Un expert propose de rejouer la finale
La controverse suscitée par la finale de la CAN 2025 prend de l’ampleur : sur la pelouse, le Sénégal s’était imposé, mais les instances ont ensuite attribué le titre au Maroc par voie administrative. Ce décalage entre résultat sportif et décision officielle relance de vifs débats sur la légitimité du sacre et sur la manière la plus juste d’établir le champion.

Parmi les voix s’élevant dans ce dossier, celle de Daniel Riolo, éditorialiste à RMC, retient l’attention. Il souligne que le Sénégal, qui se prévaut de sa victoire encaissée sur le terrain, préparerait un recours devant le Tribunal arbitral du sport, tandis que le Maroc défend sa désignation fondée sur une décision réglementaire. Pour Riolo, la meilleure manière d’apaiser la controverse serait de remettre les équipes sur le terrain.
Selon lui, le fond du problème tient moins aux textes — qu’il juge suffisants — qu’au moment où la sanction a été prononcée. Il regrette que la règle n’ait pas été appliquée immédiatement après l’incident, ce qui laisse craindre la création d’un précédent. Il admet qu’il est difficile d’affirmer que la sortie des joueurs sénégalais n’a pas perturbé l’équipe marocaine ou l’auteur du tir au but, et trouve légitime qu’une infraction soit sanctionnée ; mais il pointe le caractère problématique d’une application a posteriori.

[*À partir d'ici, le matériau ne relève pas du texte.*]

This is an optimization exercise on Yosys and OpenROAD, whose aim is small area, a short achievable clock period and few clock cycles per item, not a production implementation.
No activity file was given, so power comes from the tool's default toggle rates.

==> flow/design.v <==
`default_nettype none
package lkp_pkg;
    typedef logic [2-1:0] mshr_idx_t;
    typedef struct packed {
        logic [3-1:0] order_id;
        logic                    so;
        logic [5-1:0]   reg_entry;
        logic [4-1:0]   rob_entry;
    } lkp_meta_t;
    typedef struct packed {
        logic [20-1:0] key;
        lkp_meta_t              meta;
    } lkp_req_t;
    typedef struct packed {
        logic [20-1:0] result;
        lkp_meta_t              meta;
    } lkp_rsp_t;
    typedef struct packed {
        logic [20-1:0] key;
        mshr_idx_t              idx;
    } c2a_req_t;
    typedef enum logic [1:0] {
        S_IDLE,
        S_SEARCH,
        S_RESOLVE
    } slot_state_e;
endpackage
`default_nettype wire
`timescale 1ns/100ps
`default_nettype none
module lookup_cache_top (
    input  wire                      clk,
    input  wire                      rst,
    input  wire                      req_valid_i,
    input  wire  [20+(3 + 1 + 5 + 4)-1:0] req_i,
    output logic                     req_ready_o,
    output logic                     rsp_valid_o,
    output logic [20+(3 + 1 + 5 + 4)-1:0] rsp_o,
    input  wire                      rsp_ready_i,
    output logic                     c2a_vld_o,
    output logic [20-1:0]   c2a_info_o,
    output logic [10-1:0] c2a_req_id_o,
    input  wire                      a2c_rdy_i,
    input  wire                      a2c_rsp_vld_i,
    input  wire  [10-1:0] a2c_rsp_id_i,
    input  wire  [20-1:0]   a2c_rslt_i
);
    localparam int KW = 20;
    localparam int RW = 20;
    localparam int MW = (3 + 1 + 5 + 4);
    localparam int NE = 16;
    localparam int EW = 4;
    localparam int NS = 4;
    localparam int SW = 2;
    logic          sv_q, rv_q, tv_q, ready_q;
    logic [KW-1:0] skey_q, rkey_q, tkey_q;
    logic [MW-1:0] smeta_q, rmeta_q, tmeta_q;
    logic [EW-1:0] tidx_q;           
    logic [3:0]    thv4_q, thp4_q;   
    logic [NE-1:0] kv_q;             
    logic [NE-1:0] cv_q;             
    logic [KW-1:0] key_q  [NE];
    logic [RW-1:0] rslt_q [NE];
    logic [EW-1:0] ptr_q;            
    logic [NE-1:0] ptr_oh_q;         
    logic [NS-1:0] busy_q;
    logic [NS-1:0] rdy_q;            
    logic [EW-1:0] ent_q  [NS];
    logic [MW-1:0] meta_q [NS];
    logic          qv_q;
    logic [SW-1:0] qslot_q;
    logic [EW-1:0] qent_q;
    logic          cvld_q;
    logic [KW-1:0] ckey_q;
    logic [SW-1:0] cid_q;
    logic          ov_q;
    logic [RW-1:0] ores_q;
    logic [MW-1:0] ometa_q;
    logic [NE-1:0] a_dec;
    logic [NS-1:0] a_sel;
    logic [NS-1:0] a_wake;           
    logic          a_tidx;           
    logic [NE-1:0] ent_dec [NS];
    always_comb begin
        for (int j = 0; j < NS; j++) begin
            a_sel[j] = a2c_rsp_vld_i && (a2c_rsp_id_i[SW-1:0] == SW'(j));
            for (int e = 0; e < NE; e++) begin
                ent_dec[j][e] = (ent_q[j] == EW'(e));
            end
        end
        a_dec = '0;
        for (int j = 0; j < NS; j++) begin
            if (a_sel[j]) a_dec = a_dec | ent_dec[j];
        end
        a_tidx = 1'b0;
        for (int s = 0; s < NS; s++) begin
            a_wake[s] = 1'b0;
            for (int j = 0; j < NS; j++) begin
                if (a_sel[j] && ent_q[j] == ent_q[s]) a_wake[s] = 1'b1;
            end
            if (a_sel[s] && ent_q[s] == tidx_q) a_tidx = 1'b1;
        end
    end
    logic [SW-1:0] fsel;
    logic          any_free;
    always_comb begin
        fsel = '0;
        for (int s = NS - 1; s >= 0; s--) begin
            if (!busy_q[s]) fsel = SW'(s);
        end
    end
    assign any_free = |(~busy_q);
    logic lk_ptr;
    always_comb begin
        lk_ptr = 1'b0;
        for (int s = 0; s < NS; s++) begin
            if (busy_q[s] && ent_q[s] == ptr_q) lk_ptr = 1'b1;
        end
    end
    logic o_free, c_free, thv, thp, t_miss;
    assign o_free = !ov_q || rsp_ready_i;
    assign c_free = !cvld_q || a2c_rdy_i;
    assign thv    = |thv4_q;
    assign thp    = |thp4_q;
    assign t_miss = !thv && !thp;
    logic s_fire;        
    logic h_fire;        
    logic p_fire;        
    logic a_fire;        
    logic skip;          
    logic t_free, r_free;
    assign s_fire = qv_q && o_free;
    assign h_fire = tv_q && thv && !qv_q && o_free && any_free;
    assign p_fire = tv_q && !t_miss && !h_fire && any_free;
    assign a_fire = tv_q && t_miss && any_free && !cvld_q && !lk_ptr;
    assign skip   = tv_q && t_miss && lk_ptr;
    logic t_hit_wait, t_miss_go;
    assign t_hit_wait = tv_q && thv && !qv_q;
    assign t_miss_go  = tv_q && t_miss && any_free && !lk_ptr;
    assign t_free = !tv_q || (tv_q && !t_miss && any_free)
                 || (t_miss_go && !cvld_q);
    assign r_free = !rv_q || t_free;
    assign req_ready_o = ready_q;
    logic          fwd_on, fwd_eq;
    logic [NE-1:0] m1, m1_v;
    logic [EW-1:0] m1_idx;
    assign fwd_on = tv_q && t_miss;
    assign fwd_eq = (tkey_q == rkey_q);
    always_comb begin
        m1_idx = '0;
        for (int e = 0; e < NE; e++) begin
            if (fwd_on && ptr_oh_q[e]) begin
                m1[e]   = fwd_eq;
                m1_v[e] = 1'b0;
            end else begin
                m1[e]   = kv_q[e] && (key_q[e] == rkey_q);
                m1_v[e] = m1[e] && cv_q[e];
            end
            if (m1[e]) m1_idx = m1_idx | EW'(e);
        end
    end
    logic [NS-1:0] cand;
    logic [SW-1:0] pick;
    always_comb begin
        pick = '0;
        for (int s = 0; s < NS; s++) begin
            cand[s] = busy_q[s] && rdy_q[s] && !(qv_q && qslot_q == SW'(s));
        end
        for (int s = NS - 1; s >= 0; s--) begin
            if (cand[s]) pick = SW'(s);
        end
    end
    always_ff @(posedge clk or posedge rst) begin
        if (rst) begin
            sv_q     <= 1'b0;
            ready_q  <= 1'b1;
            rv_q     <= 1'b0;
            tv_q     <= 1'b0;
            kv_q     <= '0;
            cv_q     <= '0;
            ptr_q    <= '0;
            ptr_oh_q <= NE'(1);
            busy_q   <= '0;
            rdy_q    <= '0;
            qv_q     <= 1'b0;
            cvld_q   <= 1'b0;
            ov_q     <= 1'b0;
        end else begin
            if (r_free) begin
                rv_q    <= sv_q || req_valid_i;
                sv_q    <= 1'b0;
                ready_q <= 1'b1;
            end else if (req_valid_i && !sv_q) begin
                sv_q    <= 1'b1;
                ready_q <= 1'b0;
            end
            if (t_free) begin
                tv_q <= rv_q;
            end
            cv_q <= cv_q | a_dec;
            if (t_miss_go) begin
                kv_q <= a_fire ? (kv_q | ptr_oh_q) : (kv_q & ~ptr_oh_q);
                cv_q <= (cv_q | a_dec) & ~ptr_oh_q;
            end
            if (a_fire || skip) begin
                ptr_q    <= ptr_q + 1'b1;
                ptr_oh_q <= {ptr_oh_q[NE-2:0], ptr_oh_q[NE-1]};
            end
            for (int s = 0; s < NS; s++) begin
                if (busy_q[s] && a_wake[s]) rdy_q[s] <= 1'b1;
            end
            if (s_fire) begin
                busy_q[qslot_q] <= 1'b0;
            end
            if (p_fire || a_fire) begin
                busy_q[fsel] <= 1'b1;
                rdy_q[fsel]  <= p_fire && (cv_q[tidx_q] || a_tidx);
            end
            if (!qv_q || s_fire) begin
                qv_q <= |cand;
            end
            if (a_fire) begin
                cvld_q <= 1'b1;
            end else if (a2c_rdy_i) begin
                cvld_q <= 1'b0;
            end
            if (s_fire || h_fire) begin
                ov_q <= 1'b1;
            end else if (rsp_ready_i) begin
                ov_q <= 1'b0;
            end
        end
    end
    logic [EW-1:0] oent;
    logic [RW-1:0] omux;
    always_comb begin
        omux = '0;
        oent = qv_q ? qent_q : tidx_q;
        for (int e = 0; e < NE; e++) begin
            if (oent == EW'(e)) omux = omux | rslt_q[e];
        end
    end
    always_ff @(posedge clk) begin
        if (!sv_q) begin
            skey_q  <= req_i[KW+MW-1:MW];
            smeta_q <= req_i[MW-1:0];
        end
        if (r_free) begin
            rkey_q  <= sv_q ? skey_q  : req_i[KW+MW-1:MW];
            rmeta_q <= sv_q ? smeta_q : req_i[MW-1:0];
        end
        if (t_free) begin
            tkey_q  <= rkey_q;
            tmeta_q <= rmeta_q;
            tidx_q  <= m1_idx;
            for (int g = 0; g < 4; g++) begin
                thv4_q[g] <= |m1_v[4*g +: 4];
                thp4_q[g] <= |(m1[4*g +: 4] & ~m1_v[4*g +: 4]);
            end
        end
        for (int e = 0; e < NE; e++) begin
            if (a_dec[e]) rslt_q[e] <= a2c_rslt_i;
            if (t_miss_go && ptr_oh_q[e]) key_q[e] <= tkey_q;
        end
        if (any_free) begin
            ent_q[fsel]  <= t_miss ? ptr_q : tidx_q;
            meta_q[fsel] <= tmeta_q;
        end
        if (!qv_q || s_fire) begin
            qslot_q <= pick;
            qent_q  <= ent_q[pick];
        end
        if (c_free) begin
            ckey_q <= tkey_q;
            cid_q  <= fsel;
        end
        if (o_free) begin
            ores_q  <= omux;
            ometa_q <= qv_q ? meta_q[qslot_q] : tmeta_q;
        end
    end
    assign rsp_valid_o  = ov_q;
    assign rsp_o        = {ores_q, ometa_q};
    assign c2a_vld_o    = cvld_q;
    assign c2a_info_o   = ckey_q;
    assign c2a_req_id_o = {{(10 - SW){1'b0}}, cid_q};
endmodule
`default_nettype wire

Rejouer la finale : une solution praticable ?
La proposition de rejouer la finale pose toutefois de nombreuses questions pratiques et juridiques. Calendrier international, disponibilité des stades, acceptation par les deux fédérations et par les joueurs, sans oublier l’éventuelle ingérence des procédures arbitrales : autant d’obstacles qui rendent une reprise délicate à organiser. Des voix estiment que seul un arbitrage clair et rapide, ou une nouvelle confrontation sur le terrain, permettrait de trancher sans ambiguïté.
Au-delà du cas immédiat, l’affaire met en lumière un enjeu plus vaste pour le football africain : la perception de ses instances et la confiance du public dans l’équité des compétitions. Entre recours juridiques, décisions administratives tardives et attentes des supporters, la résolution de ce dossier donnera un signal important sur la capacité des organes du football à garantir transparence et crédibilité.